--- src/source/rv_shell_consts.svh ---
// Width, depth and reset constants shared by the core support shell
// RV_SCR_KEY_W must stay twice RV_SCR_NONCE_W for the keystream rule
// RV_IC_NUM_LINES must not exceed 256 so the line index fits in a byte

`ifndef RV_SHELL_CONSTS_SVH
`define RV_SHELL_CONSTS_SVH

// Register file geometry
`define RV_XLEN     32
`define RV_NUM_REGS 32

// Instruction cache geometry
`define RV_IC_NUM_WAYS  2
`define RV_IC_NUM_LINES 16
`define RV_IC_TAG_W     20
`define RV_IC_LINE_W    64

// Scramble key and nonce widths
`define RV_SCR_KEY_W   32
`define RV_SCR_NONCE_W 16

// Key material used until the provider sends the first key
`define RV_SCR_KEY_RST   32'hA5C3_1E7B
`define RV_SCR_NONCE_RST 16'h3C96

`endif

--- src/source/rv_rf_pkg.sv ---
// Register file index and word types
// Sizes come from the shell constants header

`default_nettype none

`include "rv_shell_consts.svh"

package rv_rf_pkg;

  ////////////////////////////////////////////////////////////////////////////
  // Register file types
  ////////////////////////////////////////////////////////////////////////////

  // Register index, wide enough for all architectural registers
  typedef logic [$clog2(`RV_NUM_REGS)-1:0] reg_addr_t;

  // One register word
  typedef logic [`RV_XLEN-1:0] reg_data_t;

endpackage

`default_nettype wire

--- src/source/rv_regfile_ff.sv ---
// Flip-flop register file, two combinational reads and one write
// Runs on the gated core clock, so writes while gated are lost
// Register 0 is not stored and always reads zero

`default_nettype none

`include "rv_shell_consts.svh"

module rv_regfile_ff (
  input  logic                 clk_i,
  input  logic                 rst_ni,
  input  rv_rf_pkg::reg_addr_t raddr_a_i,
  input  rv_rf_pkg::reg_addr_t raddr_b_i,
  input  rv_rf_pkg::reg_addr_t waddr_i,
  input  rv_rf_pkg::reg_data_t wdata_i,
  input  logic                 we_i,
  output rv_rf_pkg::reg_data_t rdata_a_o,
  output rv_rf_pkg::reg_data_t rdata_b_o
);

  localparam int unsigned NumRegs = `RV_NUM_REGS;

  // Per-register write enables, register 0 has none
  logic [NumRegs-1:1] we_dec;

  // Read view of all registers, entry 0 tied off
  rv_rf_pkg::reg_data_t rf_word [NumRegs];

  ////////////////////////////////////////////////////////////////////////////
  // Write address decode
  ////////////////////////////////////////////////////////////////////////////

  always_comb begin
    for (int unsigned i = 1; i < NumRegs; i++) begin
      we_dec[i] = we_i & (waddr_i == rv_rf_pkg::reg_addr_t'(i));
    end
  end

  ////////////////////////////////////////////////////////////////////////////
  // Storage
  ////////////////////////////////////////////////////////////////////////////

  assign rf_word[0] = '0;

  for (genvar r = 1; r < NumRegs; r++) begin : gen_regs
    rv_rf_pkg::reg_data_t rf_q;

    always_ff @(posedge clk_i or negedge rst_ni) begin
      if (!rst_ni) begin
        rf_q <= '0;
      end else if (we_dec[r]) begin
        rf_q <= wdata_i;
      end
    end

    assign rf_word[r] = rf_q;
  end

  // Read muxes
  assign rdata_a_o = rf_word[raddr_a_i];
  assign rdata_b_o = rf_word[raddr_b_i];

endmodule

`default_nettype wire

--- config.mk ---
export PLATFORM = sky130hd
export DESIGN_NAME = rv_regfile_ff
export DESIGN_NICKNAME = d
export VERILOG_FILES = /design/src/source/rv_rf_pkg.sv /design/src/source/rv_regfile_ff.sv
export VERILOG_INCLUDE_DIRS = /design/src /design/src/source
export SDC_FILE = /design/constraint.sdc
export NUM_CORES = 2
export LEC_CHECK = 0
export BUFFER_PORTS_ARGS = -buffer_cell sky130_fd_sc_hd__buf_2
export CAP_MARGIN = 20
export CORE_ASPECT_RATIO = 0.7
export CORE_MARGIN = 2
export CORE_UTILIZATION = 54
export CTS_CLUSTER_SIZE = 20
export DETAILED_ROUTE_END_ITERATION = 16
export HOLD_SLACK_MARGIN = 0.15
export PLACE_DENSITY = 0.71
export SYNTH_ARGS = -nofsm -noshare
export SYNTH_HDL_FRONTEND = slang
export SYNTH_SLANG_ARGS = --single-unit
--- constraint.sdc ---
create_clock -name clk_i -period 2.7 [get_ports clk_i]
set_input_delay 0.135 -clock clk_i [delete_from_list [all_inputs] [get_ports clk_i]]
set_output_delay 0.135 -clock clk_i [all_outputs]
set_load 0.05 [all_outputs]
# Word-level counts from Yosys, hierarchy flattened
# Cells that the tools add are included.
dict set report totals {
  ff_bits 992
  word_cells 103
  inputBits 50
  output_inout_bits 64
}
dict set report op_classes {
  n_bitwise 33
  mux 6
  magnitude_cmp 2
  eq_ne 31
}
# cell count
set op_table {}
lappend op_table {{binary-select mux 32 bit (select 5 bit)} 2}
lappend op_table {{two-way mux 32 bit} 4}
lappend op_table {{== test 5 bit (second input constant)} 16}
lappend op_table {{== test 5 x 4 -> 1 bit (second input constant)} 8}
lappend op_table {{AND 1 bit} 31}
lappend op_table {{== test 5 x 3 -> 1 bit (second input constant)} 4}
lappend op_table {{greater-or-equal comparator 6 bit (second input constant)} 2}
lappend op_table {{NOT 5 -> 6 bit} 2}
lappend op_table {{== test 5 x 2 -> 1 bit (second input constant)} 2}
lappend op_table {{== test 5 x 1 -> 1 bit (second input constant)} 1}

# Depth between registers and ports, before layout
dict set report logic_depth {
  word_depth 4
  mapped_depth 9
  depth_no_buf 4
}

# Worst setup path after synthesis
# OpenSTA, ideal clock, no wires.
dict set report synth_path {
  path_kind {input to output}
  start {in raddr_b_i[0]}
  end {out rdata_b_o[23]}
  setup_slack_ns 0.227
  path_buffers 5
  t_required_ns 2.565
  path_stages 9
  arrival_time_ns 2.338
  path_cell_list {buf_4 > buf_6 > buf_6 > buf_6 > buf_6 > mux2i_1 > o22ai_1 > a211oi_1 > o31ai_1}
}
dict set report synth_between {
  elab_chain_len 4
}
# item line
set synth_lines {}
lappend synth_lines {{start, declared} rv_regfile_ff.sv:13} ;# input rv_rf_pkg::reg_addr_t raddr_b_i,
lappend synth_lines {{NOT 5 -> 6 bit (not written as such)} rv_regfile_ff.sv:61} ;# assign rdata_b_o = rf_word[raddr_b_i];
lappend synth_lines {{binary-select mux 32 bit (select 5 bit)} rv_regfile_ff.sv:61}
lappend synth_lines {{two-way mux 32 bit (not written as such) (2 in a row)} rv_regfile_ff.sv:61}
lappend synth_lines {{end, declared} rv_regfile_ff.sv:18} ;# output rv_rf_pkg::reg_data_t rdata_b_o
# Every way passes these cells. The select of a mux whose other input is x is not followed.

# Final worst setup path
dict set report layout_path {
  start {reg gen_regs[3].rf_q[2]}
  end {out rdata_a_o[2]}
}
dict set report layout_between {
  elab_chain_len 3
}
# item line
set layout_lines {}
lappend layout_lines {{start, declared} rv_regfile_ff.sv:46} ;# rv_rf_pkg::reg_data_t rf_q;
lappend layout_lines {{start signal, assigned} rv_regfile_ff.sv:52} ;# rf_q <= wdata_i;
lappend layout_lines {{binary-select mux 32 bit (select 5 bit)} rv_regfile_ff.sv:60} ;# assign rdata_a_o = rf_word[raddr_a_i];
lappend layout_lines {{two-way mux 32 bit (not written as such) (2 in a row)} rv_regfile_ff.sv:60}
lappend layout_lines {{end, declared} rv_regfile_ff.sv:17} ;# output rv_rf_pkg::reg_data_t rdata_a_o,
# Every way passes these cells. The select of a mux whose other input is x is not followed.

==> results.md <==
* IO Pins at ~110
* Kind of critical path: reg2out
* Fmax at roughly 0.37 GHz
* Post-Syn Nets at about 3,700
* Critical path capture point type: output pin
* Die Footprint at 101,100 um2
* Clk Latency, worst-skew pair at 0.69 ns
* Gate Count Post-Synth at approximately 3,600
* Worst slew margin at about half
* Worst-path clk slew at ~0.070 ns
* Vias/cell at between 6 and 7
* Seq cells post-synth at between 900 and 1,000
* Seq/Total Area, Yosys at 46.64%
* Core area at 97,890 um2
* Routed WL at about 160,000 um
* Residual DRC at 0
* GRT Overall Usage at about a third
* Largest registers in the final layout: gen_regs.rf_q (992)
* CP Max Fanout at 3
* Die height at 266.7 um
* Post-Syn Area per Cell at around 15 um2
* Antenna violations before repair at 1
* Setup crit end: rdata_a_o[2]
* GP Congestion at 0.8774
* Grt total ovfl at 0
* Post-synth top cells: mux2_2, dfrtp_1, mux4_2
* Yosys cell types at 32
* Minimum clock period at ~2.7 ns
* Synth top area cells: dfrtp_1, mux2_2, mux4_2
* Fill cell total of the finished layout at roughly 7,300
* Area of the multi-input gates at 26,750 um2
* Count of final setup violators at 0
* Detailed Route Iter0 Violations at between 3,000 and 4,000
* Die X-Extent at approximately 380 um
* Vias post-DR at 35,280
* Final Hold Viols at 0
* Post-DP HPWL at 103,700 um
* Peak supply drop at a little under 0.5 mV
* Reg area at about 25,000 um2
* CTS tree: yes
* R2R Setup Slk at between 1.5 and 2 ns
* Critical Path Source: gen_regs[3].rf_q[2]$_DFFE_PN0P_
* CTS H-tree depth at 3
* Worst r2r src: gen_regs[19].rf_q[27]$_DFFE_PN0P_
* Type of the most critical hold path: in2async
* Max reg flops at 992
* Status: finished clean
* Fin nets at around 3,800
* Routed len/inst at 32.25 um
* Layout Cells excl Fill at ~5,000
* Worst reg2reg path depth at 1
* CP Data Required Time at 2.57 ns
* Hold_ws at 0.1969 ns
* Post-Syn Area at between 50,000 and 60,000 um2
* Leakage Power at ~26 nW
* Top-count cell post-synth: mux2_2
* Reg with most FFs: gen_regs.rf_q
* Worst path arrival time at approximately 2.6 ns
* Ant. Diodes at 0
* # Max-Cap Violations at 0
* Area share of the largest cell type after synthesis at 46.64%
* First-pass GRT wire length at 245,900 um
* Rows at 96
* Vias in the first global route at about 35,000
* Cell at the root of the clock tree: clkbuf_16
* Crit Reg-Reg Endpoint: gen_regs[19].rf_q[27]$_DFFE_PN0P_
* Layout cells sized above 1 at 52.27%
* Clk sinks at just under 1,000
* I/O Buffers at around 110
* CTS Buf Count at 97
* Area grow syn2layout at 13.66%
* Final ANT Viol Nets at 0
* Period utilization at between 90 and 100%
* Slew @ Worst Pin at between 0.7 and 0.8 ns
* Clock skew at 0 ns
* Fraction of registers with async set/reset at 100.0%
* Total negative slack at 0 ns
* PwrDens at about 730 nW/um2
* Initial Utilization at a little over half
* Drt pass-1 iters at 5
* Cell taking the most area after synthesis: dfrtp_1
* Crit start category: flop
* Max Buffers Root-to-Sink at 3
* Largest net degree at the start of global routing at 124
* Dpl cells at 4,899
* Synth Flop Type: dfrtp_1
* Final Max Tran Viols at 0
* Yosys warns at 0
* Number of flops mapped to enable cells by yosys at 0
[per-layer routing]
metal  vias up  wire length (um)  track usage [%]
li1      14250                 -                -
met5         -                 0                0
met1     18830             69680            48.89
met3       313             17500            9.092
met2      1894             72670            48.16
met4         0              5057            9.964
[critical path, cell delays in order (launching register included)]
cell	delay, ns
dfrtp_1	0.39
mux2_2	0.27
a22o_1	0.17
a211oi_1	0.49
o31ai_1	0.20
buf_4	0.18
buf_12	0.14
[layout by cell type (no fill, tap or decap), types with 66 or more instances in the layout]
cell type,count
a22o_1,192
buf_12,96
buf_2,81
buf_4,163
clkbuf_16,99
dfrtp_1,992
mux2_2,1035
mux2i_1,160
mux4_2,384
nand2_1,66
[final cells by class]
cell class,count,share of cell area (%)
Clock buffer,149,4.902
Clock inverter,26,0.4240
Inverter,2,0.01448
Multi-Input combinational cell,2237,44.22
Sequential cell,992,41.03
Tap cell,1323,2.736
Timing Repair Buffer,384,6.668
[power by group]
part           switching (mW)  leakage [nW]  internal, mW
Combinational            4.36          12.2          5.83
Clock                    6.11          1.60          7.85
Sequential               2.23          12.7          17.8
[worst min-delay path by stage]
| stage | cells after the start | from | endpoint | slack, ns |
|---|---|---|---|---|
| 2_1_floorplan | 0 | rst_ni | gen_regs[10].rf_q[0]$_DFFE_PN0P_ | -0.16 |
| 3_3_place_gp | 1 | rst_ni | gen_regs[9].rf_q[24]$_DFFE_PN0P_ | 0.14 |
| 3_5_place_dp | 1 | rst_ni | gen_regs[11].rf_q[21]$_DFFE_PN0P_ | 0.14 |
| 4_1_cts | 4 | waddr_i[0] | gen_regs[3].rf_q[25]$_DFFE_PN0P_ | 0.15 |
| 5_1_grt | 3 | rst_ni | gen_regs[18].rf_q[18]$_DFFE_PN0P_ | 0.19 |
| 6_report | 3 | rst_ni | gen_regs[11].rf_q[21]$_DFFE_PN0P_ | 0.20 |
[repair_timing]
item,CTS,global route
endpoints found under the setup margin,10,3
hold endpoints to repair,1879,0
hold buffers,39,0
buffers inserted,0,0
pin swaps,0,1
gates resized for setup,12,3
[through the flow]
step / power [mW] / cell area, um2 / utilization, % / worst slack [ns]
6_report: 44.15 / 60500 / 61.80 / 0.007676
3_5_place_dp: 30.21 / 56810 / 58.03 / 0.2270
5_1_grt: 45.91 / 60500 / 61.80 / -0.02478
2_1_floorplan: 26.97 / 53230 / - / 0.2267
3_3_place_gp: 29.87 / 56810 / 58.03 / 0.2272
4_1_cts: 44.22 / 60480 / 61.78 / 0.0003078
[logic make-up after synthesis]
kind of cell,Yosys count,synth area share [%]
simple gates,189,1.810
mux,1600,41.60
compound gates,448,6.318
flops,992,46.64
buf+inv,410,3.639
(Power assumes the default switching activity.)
•••
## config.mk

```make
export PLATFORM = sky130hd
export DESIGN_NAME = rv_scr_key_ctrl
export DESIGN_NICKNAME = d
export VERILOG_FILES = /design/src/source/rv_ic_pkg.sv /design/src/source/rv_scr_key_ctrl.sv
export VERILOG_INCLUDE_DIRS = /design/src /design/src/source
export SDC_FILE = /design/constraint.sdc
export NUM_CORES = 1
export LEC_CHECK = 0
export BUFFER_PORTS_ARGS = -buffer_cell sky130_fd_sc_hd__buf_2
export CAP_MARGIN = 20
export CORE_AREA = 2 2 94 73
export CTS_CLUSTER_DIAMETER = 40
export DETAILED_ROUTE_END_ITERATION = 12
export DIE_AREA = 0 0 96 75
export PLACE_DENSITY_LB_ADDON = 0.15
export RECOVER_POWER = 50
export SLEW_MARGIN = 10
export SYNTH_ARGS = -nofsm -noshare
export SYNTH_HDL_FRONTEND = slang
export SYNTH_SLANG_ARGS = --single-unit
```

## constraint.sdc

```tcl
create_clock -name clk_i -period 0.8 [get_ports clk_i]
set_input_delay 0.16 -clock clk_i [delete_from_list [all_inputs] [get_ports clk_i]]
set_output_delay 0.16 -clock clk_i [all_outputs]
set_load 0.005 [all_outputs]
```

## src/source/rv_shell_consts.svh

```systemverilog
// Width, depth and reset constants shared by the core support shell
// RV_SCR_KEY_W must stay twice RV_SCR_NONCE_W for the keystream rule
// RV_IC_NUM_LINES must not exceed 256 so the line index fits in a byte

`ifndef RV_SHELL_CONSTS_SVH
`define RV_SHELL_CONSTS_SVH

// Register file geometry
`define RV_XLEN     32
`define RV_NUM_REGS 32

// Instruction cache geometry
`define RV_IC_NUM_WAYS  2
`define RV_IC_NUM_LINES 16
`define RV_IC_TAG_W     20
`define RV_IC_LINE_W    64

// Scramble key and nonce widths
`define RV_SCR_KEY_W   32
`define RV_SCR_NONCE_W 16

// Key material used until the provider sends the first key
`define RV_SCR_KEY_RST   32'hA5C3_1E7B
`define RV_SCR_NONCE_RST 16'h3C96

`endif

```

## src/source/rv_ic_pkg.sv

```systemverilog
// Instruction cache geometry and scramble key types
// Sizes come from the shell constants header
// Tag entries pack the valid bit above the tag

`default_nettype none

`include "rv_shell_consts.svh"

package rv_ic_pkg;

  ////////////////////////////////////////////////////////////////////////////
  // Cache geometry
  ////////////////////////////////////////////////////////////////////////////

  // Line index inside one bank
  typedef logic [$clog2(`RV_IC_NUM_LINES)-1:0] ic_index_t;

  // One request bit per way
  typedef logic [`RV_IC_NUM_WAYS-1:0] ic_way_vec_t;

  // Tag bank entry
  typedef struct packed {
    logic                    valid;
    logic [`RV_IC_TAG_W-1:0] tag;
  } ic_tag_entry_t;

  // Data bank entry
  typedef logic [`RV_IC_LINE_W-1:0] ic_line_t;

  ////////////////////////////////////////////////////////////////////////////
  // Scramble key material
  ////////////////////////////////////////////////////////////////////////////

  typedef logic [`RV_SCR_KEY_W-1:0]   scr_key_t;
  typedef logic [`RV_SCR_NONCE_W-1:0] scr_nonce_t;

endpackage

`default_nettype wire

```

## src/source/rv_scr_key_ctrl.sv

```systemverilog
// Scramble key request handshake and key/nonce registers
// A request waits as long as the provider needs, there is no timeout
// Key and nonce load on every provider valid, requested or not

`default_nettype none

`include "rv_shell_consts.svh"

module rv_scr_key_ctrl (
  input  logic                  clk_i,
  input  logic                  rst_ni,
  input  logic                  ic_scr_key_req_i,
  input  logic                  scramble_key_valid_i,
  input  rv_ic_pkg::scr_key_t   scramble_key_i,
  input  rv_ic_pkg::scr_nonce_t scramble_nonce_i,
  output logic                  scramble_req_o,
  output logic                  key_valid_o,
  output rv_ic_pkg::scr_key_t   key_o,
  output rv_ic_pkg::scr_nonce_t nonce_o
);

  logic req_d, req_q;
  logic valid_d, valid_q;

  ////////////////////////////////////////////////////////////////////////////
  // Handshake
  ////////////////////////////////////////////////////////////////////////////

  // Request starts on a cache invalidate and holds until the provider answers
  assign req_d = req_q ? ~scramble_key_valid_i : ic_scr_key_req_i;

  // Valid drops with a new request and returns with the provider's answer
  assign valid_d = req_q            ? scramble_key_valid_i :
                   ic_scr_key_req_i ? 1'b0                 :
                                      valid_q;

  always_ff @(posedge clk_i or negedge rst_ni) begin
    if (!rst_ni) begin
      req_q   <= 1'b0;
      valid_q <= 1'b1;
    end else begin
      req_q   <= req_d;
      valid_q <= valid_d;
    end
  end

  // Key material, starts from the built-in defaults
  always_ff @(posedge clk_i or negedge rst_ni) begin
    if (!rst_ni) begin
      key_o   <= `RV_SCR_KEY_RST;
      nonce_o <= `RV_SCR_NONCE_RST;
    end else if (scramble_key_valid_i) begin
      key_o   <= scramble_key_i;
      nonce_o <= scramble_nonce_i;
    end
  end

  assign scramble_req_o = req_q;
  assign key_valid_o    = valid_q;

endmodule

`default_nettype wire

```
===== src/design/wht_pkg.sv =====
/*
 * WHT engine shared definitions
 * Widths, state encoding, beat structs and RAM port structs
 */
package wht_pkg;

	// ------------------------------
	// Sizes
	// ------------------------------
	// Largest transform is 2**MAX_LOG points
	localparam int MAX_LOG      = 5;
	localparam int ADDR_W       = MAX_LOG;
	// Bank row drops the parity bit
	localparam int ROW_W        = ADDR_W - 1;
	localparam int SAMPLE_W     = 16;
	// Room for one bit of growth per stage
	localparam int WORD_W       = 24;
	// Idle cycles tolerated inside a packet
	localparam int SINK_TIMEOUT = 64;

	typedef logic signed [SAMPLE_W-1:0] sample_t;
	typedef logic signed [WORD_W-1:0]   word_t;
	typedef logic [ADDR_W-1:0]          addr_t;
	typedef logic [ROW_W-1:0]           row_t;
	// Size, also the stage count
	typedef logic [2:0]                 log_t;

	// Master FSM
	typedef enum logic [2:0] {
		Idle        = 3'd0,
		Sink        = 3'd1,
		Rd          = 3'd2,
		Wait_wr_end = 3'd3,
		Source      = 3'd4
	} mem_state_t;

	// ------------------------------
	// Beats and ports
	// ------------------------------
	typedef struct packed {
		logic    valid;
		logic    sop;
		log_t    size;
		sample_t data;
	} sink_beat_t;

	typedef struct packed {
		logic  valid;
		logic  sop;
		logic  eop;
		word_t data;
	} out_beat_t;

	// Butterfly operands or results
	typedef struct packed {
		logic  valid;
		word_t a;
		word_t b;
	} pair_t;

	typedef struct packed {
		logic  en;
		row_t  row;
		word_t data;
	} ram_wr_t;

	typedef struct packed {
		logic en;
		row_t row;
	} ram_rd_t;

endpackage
•••
Transcribe the records above from the line holding "rv_rf_pkg::reg_data_t rf_word [NumRegs];" down to the line holding "magnitude_cmp 2", inclusive, without adding anything.

Solution to this exercise:
  rv_rf_pkg::reg_data_t rf_word [NumRegs];

  ////////////////////////////////////////////////////////////////////////////
  // Write address decode
  ////////////////////////////////////////////////////////////////////////////

  always_comb begin
    for (int unsigned i = 1; i < NumRegs; i++) begin
      we_dec[i] = we_i & (waddr_i == rv_rf_pkg::reg_addr_t'(i));
    end
  end

  ////////////////////////////////////////////////////////////////////////////
  // Storage
  ////////////////////////////////////////////////////////////////////////////

  assign rf_word[0] = '0;

  for (genvar r = 1; r < NumRegs; r++) begin : gen_regs
    rv_rf_pkg::reg_data_t rf_q;

    always_ff @(posedge clk_i or negedge rst_ni) begin
      if (!rst_ni) begin
        rf_q <= '0;
      end else if (we_dec[r]) begin
        rf_q <= wdata_i;
      end
    end

    assign rf_word[r] = rf_q;
  end

  // Read muxes
  assign rdata_a_o = rf_word[raddr_a_i];
  assign rdata_b_o = rf_word[raddr_b_i];

endmodule

`default_nettype wire

--- config.mk ---
export PLATFORM = sky130hd
export DESIGN_NAME = rv_regfile_ff
export DESIGN_NICKNAME = d
export VERILOG_FILES = /design/src/source/rv_rf_pkg.sv /design/src/source/rv_regfile_ff.sv
export VERILOG_INCLUDE_DIRS = /design/src /design/src/source
export SDC_FILE = /design/constraint.sdc
export NUM_CORES = 2
export LEC_CHECK = 0
export BUFFER_PORTS_ARGS = -buffer_cell sky130_fd_sc_hd__buf_2
export CAP_MARGIN = 20
export CORE_ASPECT_RATIO = 0.7
export CORE_MARGIN = 2
export CORE_UTILIZATION = 54
export CTS_CLUSTER_SIZE = 20
export DETAILED_ROUTE_END_ITERATION = 16
export HOLD_SLACK_MARGIN = 0.15
export PLACE_DENSITY = 0.71
export SYNTH_ARGS = -nofsm -noshare
export SYNTH_HDL_FRONTEND = slang
export SYNTH_SLANG_ARGS = --single-unit
--- constraint.sdc ---
create_clock -name clk_i -period 2.7 [get_ports clk_i]
set_input_delay 0.135 -clock clk_i [delete_from_list [all_inputs] [get_ports clk_i]]
set_output_delay 0.135 -clock clk_i [all_outputs]
set_load 0.05 [all_outputs]
# Word-level counts from Yosys, hierarchy flattened
# Cells that the tools add are included.
dict set report totals {
  ff_bits 992
  word_cells 103
  inputBits 50
  output_inout_bits 64
}
dict set report op_classes {
  n_bitwise 33
  mux 6
  magnitude_cmp 2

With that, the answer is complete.